The top priority for the commission will be to create a new economic perspective for coal-mining regions, with over 20,000 jobs at risk from the planned exit from coal.
The launch of the commission was delayed amid disagreement within government coalition parties about personnel, scope and deadlines.
The commission will be chaired by four co-heads including the former first ministers of Saxony (Tillich/CDU) and Brandenburg (Platzeck/SPD), home to the east German lignite region potentially most impacted by the coal exit.
Environmental economist Barbara Praetorius, former deputy chief at the green think-tank Agora Energiewende and Ronald Pofalla, a former minister in Merkel's second government and board member at railway operator Deutsche Bahn, were also appointed as co-heads.
In total, the commission has 31 members including three lawmakers from the coalition parties not able to vote with the remaining members, a cross-selection of unions, lobby groups, environmental NGOs such as Greenpeace, scientists and local activists. At least 10 members are considered as 'anti-coal', preferring a quick exit from the fossil fuel.
Coal plant operators and miners like RWE are not included in the commission, but will be represented by the utility lobby group BDEW, with mining and other unions, industry lobby groups and regional representatives generally seen as preferring a slower coal phase-out focusing first on jobs, security of energy supply and low-cost electricity.
First Results by October
Under the terms of the coalition agreement, the commission -- officially called 'Growth, structural change and employment' -- is to deliver a final date for an exit from coal by the end of the year.
In its constituting decree, the government also set an end-October deadline for first recommendations for measures how to boost economic perspectives for coal-mining regions.

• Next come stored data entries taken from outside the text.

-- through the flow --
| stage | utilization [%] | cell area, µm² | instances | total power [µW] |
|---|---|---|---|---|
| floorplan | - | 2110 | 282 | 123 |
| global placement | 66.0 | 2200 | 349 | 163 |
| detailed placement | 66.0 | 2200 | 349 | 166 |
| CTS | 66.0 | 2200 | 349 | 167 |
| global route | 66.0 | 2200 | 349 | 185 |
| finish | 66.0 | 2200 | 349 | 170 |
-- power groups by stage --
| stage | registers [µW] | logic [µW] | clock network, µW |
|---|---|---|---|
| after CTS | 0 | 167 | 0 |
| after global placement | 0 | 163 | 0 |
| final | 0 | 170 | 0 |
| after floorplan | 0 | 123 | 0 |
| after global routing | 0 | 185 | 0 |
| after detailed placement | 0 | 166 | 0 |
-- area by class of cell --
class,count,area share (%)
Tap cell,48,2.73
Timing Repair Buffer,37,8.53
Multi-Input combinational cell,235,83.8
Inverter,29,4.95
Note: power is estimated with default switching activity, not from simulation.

The government plans to invest Eur1.5 billion ($1.8 billion) by 2021 specifically into those regions to help with the transition.

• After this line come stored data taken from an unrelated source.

<file path="config.mk">
export PLATFORM = sky130hd
export DESIGN_NAME = wcsq_top
export DESIGN_NICKNAME = d
export VERILOG_FILES = /design/src/rtl/wcsq_pkg.sv /design/src/rtl/wcsq_decode.sv /design/src/rtl/wcsq_line.sv /design/src/rtl/wcsq_drain.sv /design/src/rtl/wcsq_top.sv
export SDC_FILE = /design/constraint.sdc
export NUM_CORES = 1
export LEC_CHECK = 0
export BUFFER_PORTS_ARGS = -buffer_cell sky130_fd_sc_hd__clkbuf_2
export CAP_MARGIN = 10
export CORE_ASPECT_RATIO = 0.8
export CORE_MARGIN = 2
export CORE_UTILIZATION = 45
export DETAILED_ROUTE_END_ITERATION = 10
export PLACE_DENSITY = 0.66
export SYNTH_ARGS = -nofsm -noshare
export SYNTH_HDL_FRONTEND = slang
export SYNTH_SLANG_ARGS = --single-unit
</file>
<file path="constraint.sdc">
create_clock -name clk -period 6.3 [get_ports clk]
set_input_delay 1.26 -clock clk [delete_from_list [all_inputs] [get_ports clk]]
set_output_delay 1.26 -clock clk [all_outputs]
set_load 0.02 [all_outputs]
</file>
<file path="src/rtl/wcsq_pkg.sv">
package wcsq_pkg;

    localparam int ADDR_W   = 32;
    localparam int WORD_W   = 32;
    localparam int SLOT_N   = 8;
    localparam int SLOT_W   = $clog2(SLOT_N);
    localparam int BYTE_LSB = $clog2(WORD_W / 8);
    localparam int LINE_LSB = BYTE_LSB + SLOT_W;
    localparam int TAG_LSB  = 26;
    localparam int TAG_W    = ADDR_W - TAG_LSB;
    localparam logic [TAG_W-1:0] TAG_VAL = 6'b111000;

    typedef logic [WORD_W-1:0] word_t;
    typedef logic [SLOT_W-1:0] slot_t;

    typedef struct packed {
        logic  hit;
        logic  qsel;
        slot_t slot;
        logic  misalign;
    } wr_dec_t;

    typedef struct packed {
        logic hit;
        logic qsel;
    } fl_dec_t;

    function automatic logic tag_hit(input logic [ADDR_W-1:0] a);
        return a[ADDR_W-1:TAG_LSB] == TAG_VAL;
    endfunction

endpackage

</file>
<file path="src/rtl/wcsq_decode.sv">
module wcsq_decode
    import wcsq_pkg::*;
(
    input  logic [ADDR_W-1:0] wr_addr,
    input  logic              wr_quad,
    input  logic [ADDR_W-1:0] fl_addr,
    output wr_dec_t           wd,
    output fl_dec_t           fd
);
    always_comb begin
        wd.hit      = tag_hit(wr_addr);
        wd.qsel     = wr_addr[LINE_LSB];
        wd.slot     = wr_addr[LINE_LSB-1:BYTE_LSB];
        wd.misalign = (|wr_addr[BYTE_LSB-1:0]) | (wr_quad & wr_addr[BYTE_LSB]);
        fd.hit      = tag_hit(fl_addr);
        fd.qsel     = fl_addr[LINE_LSB];
    end
endmodule

</file>
<file path="src/rtl/wcsq_line.sv">
module wcsq_line
    import wcsq_pkg::*;
(
    input  logic              clk,
    input  logic              rst,
    input  logic              we_lo,
    input  logic              we_hi,
    input  slot_t             slot,
    input  logic [2*WORD_W-1:0] din,
    input  slot_t             rd_slot,
    output word_t             rd_word
);
    word_t mem [SLOT_N];
    slot_t hi_slot;

    // a 64-bit store starts on an even slot, so its upper half goes to slot|1
    assign hi_slot = slot | slot_t'(1);

    always_ff @(posedge clk) begin
        if (rst) begin
            for (int i = 0; i < SLOT_N; i++) mem[i] <= '0;
        end else begin
            if (we_lo) mem[slot]    <= din[WORD_W-1:0];
            if (we_hi) mem[hi_slot] <= din[2*WORD_W-1:WORD_W];
        end
    end

    assign rd_word = mem[rd_slot];
endmodule

</file>
<file path="src/rtl/wcsq_drain.sv">
module wcsq_drain
    import wcsq_pkg::*;
#(
    parameter int DEST_W = 29
) (
    input  logic              clk,
    input  logic              rst,
    input  logic              fl_go,
    input  logic              fl_q,
    input  logic [DEST_W-1:0] fl_dest,
    input  logic              mem_ready,
    output logic [1:0]        busy,
    output logic              rd_q,
    output slot_t             rd_slot,
    output logic              mem_valid,
    output logic              mem_last,
    output logic [DEST_W-1:0] mem_addr
);
    logic [DEST_W-1:0] dest_q [2];
    logic              act;
    logic              cur;
    slot_t             beat;
    logic              pick;
    logic              at_end;

    // both pending: take the one not served last; else the single pending one
    assign pick   = (busy == 2'b11) ? ~cur : busy[1];
    assign at_end = (beat == slot_t'(SLOT_N - 1));

    always_ff @(posedge clk) begin
        if (rst) begin
            busy      <= '0;
            dest_q[0] <= '0;
            dest_q[1] <= '0;
            act       <= 1'b0;
            cur       <= 1'b0;
            beat      <= '0;
        end else begin
            if (fl_go) begin
                busy[fl_q]   <= 1'b1;
                dest_q[fl_q] <= fl_dest;
            end
            if (!act) begin
                if (|busy) begin
                    act  <= 1'b1;
                    cur  <= pick;
                    beat <= '0;
                end
            end else if (mem_ready) begin
                if (at_end) begin
                    act       <= 1'b0;
                    busy[cur] <= 1'b0;
                end else begin
                    beat <= beat + slot_t'(1);
                end
            end
        end
    end

    assign mem_valid = act;
    assign mem_last  = act & at_end;
    assign mem_addr  = dest_q[cur];
    assign rd_q      = cur;
    assign rd_slot   = beat;
endmodule

</file>
<file path="src/rtl/wcsq_top.sv">
module wcsq_top
    import wcsq_pkg::*;
#(
    parameter int HI_W = 3,
    localparam int DEST_W = HI_W + TAG_LSB
) (
    input  logic                clk,
    input  logic                rst,
    input  logic                wr_req,
    input  logic [ADDR_W-1:0]   wr_addr,
    input  logic [2*WORD_W-1:0] wr_data,
    input  logic                wr_quad,
    output logic                wr_stall,
    output logic                align_err,
    input  logic                fl_req,
    input  logic [ADDR_W-1:0]   fl_addr,
    output logic                fl_stall,
    input  logic [HI_W-1:0]     q0_hi,
    input  logic [HI_W-1:0]     q1_hi,
    output logic                mem_valid,
    input  logic                mem_ready,
    output logic [DEST_W-1:0]   mem_addr,
    output logic [WORD_W-1:0]   mem_data,
    output logic                mem_last
);
    wr_dec_t           wd;
    fl_dec_t           fd;
    logic [1:0]        busy;
    logic              wr_ok;
    logic              wr_go;
    logic              fl_go;
    logic [DEST_W-1:0] fl_dest;
    logic              rd_q;
    slot_t             rd_slot;
    word_t             line_rd [2];
    logic              unused_addr_bits;

    assign unused_addr_bits = ^{wr_addr[TAG_LSB-1:LINE_LSB+1], fl_addr[LINE_LSB-1:0]};

    wcsq_decode u_dec (
        .wr_addr (wr_addr),
        .wr_quad (wr_quad),
        .fl_addr (fl_addr),
        .wd      (wd),
        .fd      (fd)
    );

    assign wr_ok     = wr_req & wd.hit & ~wd.misalign;
    assign wr_stall  = wr_ok & busy[wd.qsel];
    assign wr_go     = wr_ok & ~busy[wd.qsel];
    assign align_err = wr_req & wd.hit & wd.misalign;

    assign fl_stall  = fl_req & fd.hit & busy[fd.qsel];
    assign fl_go     = fl_req & fd.hit & ~busy[fd.qsel];
    assign fl_dest   = {(fd.qsel ? q1_hi : q0_hi),
                        fl_addr[TAG_LSB-1:LINE_LSB],
                        {LINE_LSB{1'b0}}};

    for (genvar g = 0; g < 2; g++) begin : g_line
        logic we_lo;
        assign we_lo = wr_go & (wd.qsel == 1'(g));
        wcsq_line u_line (
            .clk     (clk),
            .rst     (rst),
            .we_lo   (we_lo),
            .we_hi   (we_lo & wr_quad),
            .slot    (wd.slot),
            .din     (wr_data),
            .rd_slot (rd_slot),
            .rd_word (line_rd[g])
        );
    end

    wcsq_drain #(.DEST_W(DEST_W)) u_drain (
        .clk       (clk),
        .rst       (rst),
        .fl_go     (fl_go),
        .fl_q      (fd.qsel),
        .fl_dest   (fl_dest),
        .mem_ready (mem_ready),
        .busy      (busy),
        .rd_q      (rd_q),
        .rd_slot   (rd_slot),
        .mem_valid (mem_valid),
        .mem_last  (mem_last),
        .mem_addr  (mem_addr)
    );

    assign mem_data = line_rd[rd_q];
endmodule

</file>
---- After elaboration in Yosys (flattened, before gate mapping) ----
Memory sizes are Yosys's and may differ from the RTL's. A register that Yosys moved wholly into a read port is not among the register bits.
Cells that the tools add are included.
word-level totals
  word-level logic and storage cells ...... 121
  output and inout bits ................... 66
  register bits after elaboration ......... 7
  memories kept ........................... 3
  RAM bits ................................ 560
operators by class
  add/sub/neg operators ................... 1
  eq/ne operators ......................... 6
  mux-type cells .......................... 64
  reduce and logical (&&, ||, !) cells .... 12
  bitwise operators ....................... 25
  order comparisons ....................... 6
memories
  memory                words  bits a word  read ports  clocked after memory_dff  wr ports  RTL line          RTL
  g_line[0].u_line.mem  8      32           1           1                         8         wcsq_line.sv:13   word_t mem [SLOT_N];
  g_line[1].u_line.mem  8      32           1           1                         8         wcsq_line.sv:13
  u_drain.dest_q        2      24           1           1                         2         wcsq_drain.sv:19  logic [DEST_W-1:0] dest_q [2];
operator list
  cell                                                         count
  two-way mux 32 bit                                           7
  OR reduction 32 bit                                          4
  two-way mux 3 bit                                            13
  two-way mux 1 bit                                            36
  two-way mux 24 bit                                           1
  OR reduction 24 bit                                          1
  AND 1 bit                                                    14
  equality test 6 bit (second input constant)                  2
  two-way mux 2 bit                                            5
  less-than comparator 1 x 2 -> 1 bit (second input constant)  3
  NOT 1 bit                                                    6
  != test 2 bit (second input constant)                        2
  OR reduction 2 bit                                           2
  adder 3 x 1 -> 3 bit (second input constant)                 1
  equality test 3 bit (second input constant)                  1
  AND reduction 3 bit                                          1
  AND 2 bit                                                    1
  demux 1 bit (select 1 bit)                                   2
  equality test 2 bit (second input constant)                  1
  greater-or-equal comparator 1 bit (second input constant)    2
  greater-or-equal comparator 2 bit (second input constant)    1
  logical AND 1 bit                                            2
  NOT 1 -> 2 bit                                               1
  NOT 2 bit                                                    1
  other kinds (4)                                              4

---- Depth between registers and ports, before layout ----
  depth in word-level cells ............... 12
  gate-level depth with buffers ........... 7

---- Hierarchy ----
A second synthesis with hierarchy kept.
unflattened totals
  cell total of the unflattened synthesis .. 1,986
  area, all modules ....................... 28,069.4 sq um
by module, submodules not included
  module                         area each (sq um)  cells an instance  times used
  wcsq_line at g_line[0].u_line  12,195.4           863                1
  wcsq_line at g_line[1].u_line  12,194.2           863                1
  wcsq_drain                     2,917.8            197                1
  wcsq_top                       678.2              53                 1
  wcsq_decode                    83.8               10                 1

---- Least setup slack after synthesis ----
No wires, ideal clock.
  path kind ............................... input -> register
  start point ............................. input port wr_addr[5]
  end point ............................... memory g_line[0].u_line.mem[3][0] (netlist bit), enable pin
  library setup time ...................... 511 ps
  data arrival time ....................... 5,432 ps
  setup slack ............................. 358 ps
  stages on the path ...................... 5
  cell sequence ........................... mux2_4 nand2b_4 buf_6 buf_2 o41ai_1
RTL lines
  what                RTL line         RTL
  start: declaration  wcsq_top.sv:10   input logic [ADDR_W-1:0] wr_addr,
  end: declaration    wcsq_line.sv:13

==> results.md <==
* Wire length of the first global-routing pass at 119000 um
* # clock sinks at 571
* Transition time at the pin with the least slew margin at 1.23 ns
* Number of buffers inserted to repair setup after CTS at 0
* Worst setup EP type: output pin
* Number of gates resized after CTS at 0
* Worst vdd rail ir drop at 199 uV
* Number of setup violations in the final report at 0
* Clock latency of the later-clocked register in the worst-skew pair at 0.63 ns
* Initial antenna violation count at 0
* Fmax at 221 MHz
* Period utilization at 0.717
* Maximum number of buffers from clock root to sink at 3
* Warnings from Yosys at 0
* Post-Synth XOR/XNOR Area at 0
* Via count of the first global-routing pass at 18.5k
* Compound-gate portion of the synthesized area at 0.0430
* Main combinational cell family by area after synthesis: simple AND/OR/NAND/NOR gates
* Count of nets after finishing at 2005
* Critical-path cell list: buf_12 > mux4_2 > a22oi_1 > nand2_1 > clkbuf_2
* Fraction of final layout cells with drive strength greater than 1 at 0.291
* Count of hold-fix buffers inserted at cts at 0
* Start-to-end type of the worst setup path: reg -> out
* Synthesized instance count at 1812
* Die area at 0.0623 mm^2
* Filler Cell Count at 4964
* Max-Slew Margin vs Limit at 0.180
* Die Ht at 224 um
* Portion of synthesized cell area occupied by the leading cell type at 0.620
* Final routed wirelength across all metal layers at 80000 um
* Class of the most critical hold timing path: reg -> reg
* Number of buffers added on ports at 175
* Number of library cell types mapped by synthesis at 41
* Io pins at 206
* Cell with the largest stage delay on the worst path: sky130_fd_sc_hd__dfxtp_4
* Synth Cell Area at 0.0271 mm^2
* Post-Route Skew at 0.0233 ns
* Effective utilization at floorplan at 0.455
* Detailed-routing iteration count for the pre-antenna-repair pass at 5
* Area Overhead vs Synth at 11.6%
* Post-synthesis area per instance at 15.0 um^2
* Setup total negative slack at 0 ns
* Unrepaired setup endpoints after global routing: false
* Slew Viols, Final at 0
* Total count of hold-check failures in the final report at 0
* Top cell type by total area after synthesis: sky130_fd_sc_hd__edfxtp_1
* Count of antenna-violating nets left after detailed routing at 0
* Number of buffers added by the clock tree synthesis step at 58
* Pwr/cell area at 277 mW/mm^2
* Residual DRC count at 0
* Wire length per cell after detailed routing at 29.8 um
* Site Rows at 80
* #FFs+latches synth at 571
* Post-detail-place hpwl at 43200 um
* Worst endpoint data arrival time at 3.26 ns
* Area share of and/or/nand/nor cells after synthesis at 0.156
* Proportion of synthesized area in mux cells at 0.117
* Most frequent standard cell in the layout excluding fill and tap cells: sky130_fd_sc_hd__edfxtp_1
* Count of maximum capacitance violations at 0
* Width of the chip at 279 um
* CTS HTree Levels at 2
* Leakage at 9.02 nW
* Hold_ws at 0.499 ns
* Register cell area after layout at 0.0170 mm^2
* Antenna diode count at 0
* Final weighted congestion in routability-driven placement at 0.792
* Total gr overflow at 0
* Synth top area cells: sky130_fd_sc_hd__edfxtp_1, sky130_fd_sc_hd__nor4_1, sky130_fd_sc_hd__mux4_2
* Clock tree root driver cell: sky130_fd_sc_hd__clkbuf_16
* GRT Resource Usage Total at 0.256
* Peak per-stage delay on the critical path at 0.94 ns
* Total area of multi-input combinational cells at 0.00890 mm^2
* Clock slew at the register clock pins of the worst setup and hold paths at 0.06 ns
* Routed vias/inst at 6.82
* Max Fanout on Critical Path at 40
* Proportion of synthesized chip area in sequential cells at 0.628
* Most frequent cells in the layout: sky130_fd_sc_hd__edfxtp_1, sky130_fd_sc_hd__nor4_1, sky130_fd_sc_hd__clkbuf_2
* Shortest clock period the worst path allows after layout at 4.52 ns
* Clock tree from TritonCTS: yes
* Area of the placeable core at 0.0597 mm^2
* Status: finished clean
* Worst Path Required at 5.04 ns
* Maximum number of pins on one net before global-route repair at 232
* Initial detailed-routing violation count at 2490
* Vias at 18.3k
* Worst setup SP type: flip-flop
* Share of synthesized cell area in full adder, half adder and majority cells at 0.000922
## Yosys cell counts (all sizes together)
library cell,number
a211oi,3
a21oi,4
a22oi,128
a311oi,1
a31oi,2
and2,48
and3,2
and3b,1
and4,3
buf,89
clkbuf,160
clkinv,1
conb,1
dfxtp,11
edfxtp,560
ha,2
inv,35
mux2,25
mux2i,2
mux4,128
nand2,37
nand2b,10
nand3,6
nand3b,1
nor2,7
nor2b,9
nor3,3
nor4,512
nor4b,1
o21bai,1
o31ai,8
o41ai,8
or2,3
## registers in the layout (all words and copies together), names as in the netlist, named ones only
register           flops
g_line.u_line.mem    512
u_drain.rd_q           1
u_drain.busy           2
u_drain.rd_slot        3
u_drain.mem_valid      1
u_drain.dest_q        48
## layer usage
metal,share of wire,GRT usage,vias to the layer above
met5,0,0,-
met4,0.034,0.0897,0
met3,0.11,0.0577,180
met2,0.48,0.414,1108
met1,0.38,0.345,9268
li1,-,-,7753
## area by class of cell
type / instances / share of cell area
clock inverters: 30 / 0.00926
inverters: 36 / 0.00446
repair buffers: 235 / 0.0467
flip-flops and latches: 571 / 0.563
multi-input cells: 961 / 0.294
clock buffers: 73 / 0.0505
well taps: 779 / 0.0322
## critical path: cells and delay by family, from the launching register on
family	cells	cell delay, ns
buffers and inverters	2	0.61
and+or+nand+nor	1	0.18
muxes	1	0.55
DFF	1	0.94
AOI/OAI and AO/OA	1	0.34
## cells by family after synthesis
group,count (synthesis)
AOI/OAI and AO/OA,155
adders and majority gates,2
buffers and inverters,285
DFF,571
muxes,155
other,1
and+or+nand+nor,643
## path summary, 6_finish.rpt
| kind | to | cells past startpoint | from | slack (ns) |
|---|---|---|---|---|
| max | mem_data[4] | 5 | flip-flop | 1.78 |
| min | u_drain.rd_slot[2]$_SDFFE_PP0P_ | 2 | u_drain.rd_slot[2]$_SDFFE_PP0P_ | 0.50 |
| max reg2reg | g_line[1].u_line.mem[5][2]$_DFFE_PP_ | 4 | u_drain.busy[0]$_SDFF_PP0_ | 3.52 |
| min reg2reg | u_drain.rd_slot[2]$_SDFFE_PP0P_ | 2 | u_drain.rd_slot[2]$_SDFFE_PP0P_ | 0.50 |
## report_power, final
group | switching (mW) | internal (mW) | leakage, nW
sequential | 0.0487 | 4.34 | 5.40
clock | 1.45 | 1.91 | 0.885
combinational | 0.455 | 0.168 | 2.73
## stage by stage
| stage | util | total power, mW | worst slack, ns | instances | instance area, um^2 |
|---|---|---|---|---|---|
| after floorplan | - | 4.84 | 0.358 | 1817 | 27200 |
| after global placement | 0.477 | 5.06 | 2.28 | 2582 | 28500 |
| after detailed placement | 0.477 | 5.08 | 2.24 | 2582 | 28500 |
| after CTS | 0.507 | 8.38 | 1.71 | 2685 | 30300 |
| after global routing | 0.507 | 8.58 | 1.55 | 2685 | 30300 |
| final | 0.507 | 8.37 | 1.78 | 2685 | 30300 |
Note: power is estimated with default switching activity, not from simulation.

Before early December, the commission has to report on measures on how to close to gap to 2020 climate targets as much as possible to coincide with COP24 global climate conference on Poland, it said.
The final report will be passed to the government by end-2018 and will be made public, the decree said.
The commission will be administratively supported by the economy and energy ministry with the environment, labor, homeland and transport ministries also closely involved with transport, heating and agriculture sectors also expected to meet ambitious 2030 targets.
According to energy minister Peter Altmaier, the coal exit "won't be sudden and abrupt" but will take "several decades".
However, Altmaier has also said coal-fired output would need to be halved by 2030 from current levels to meet the government's 2030 climate targets.
Coal -- domestic lignite and imported hard-coal -- contributes almost 40% to German electricity with 240 TWh generated in 2017 despite first steps to closing the oldest units.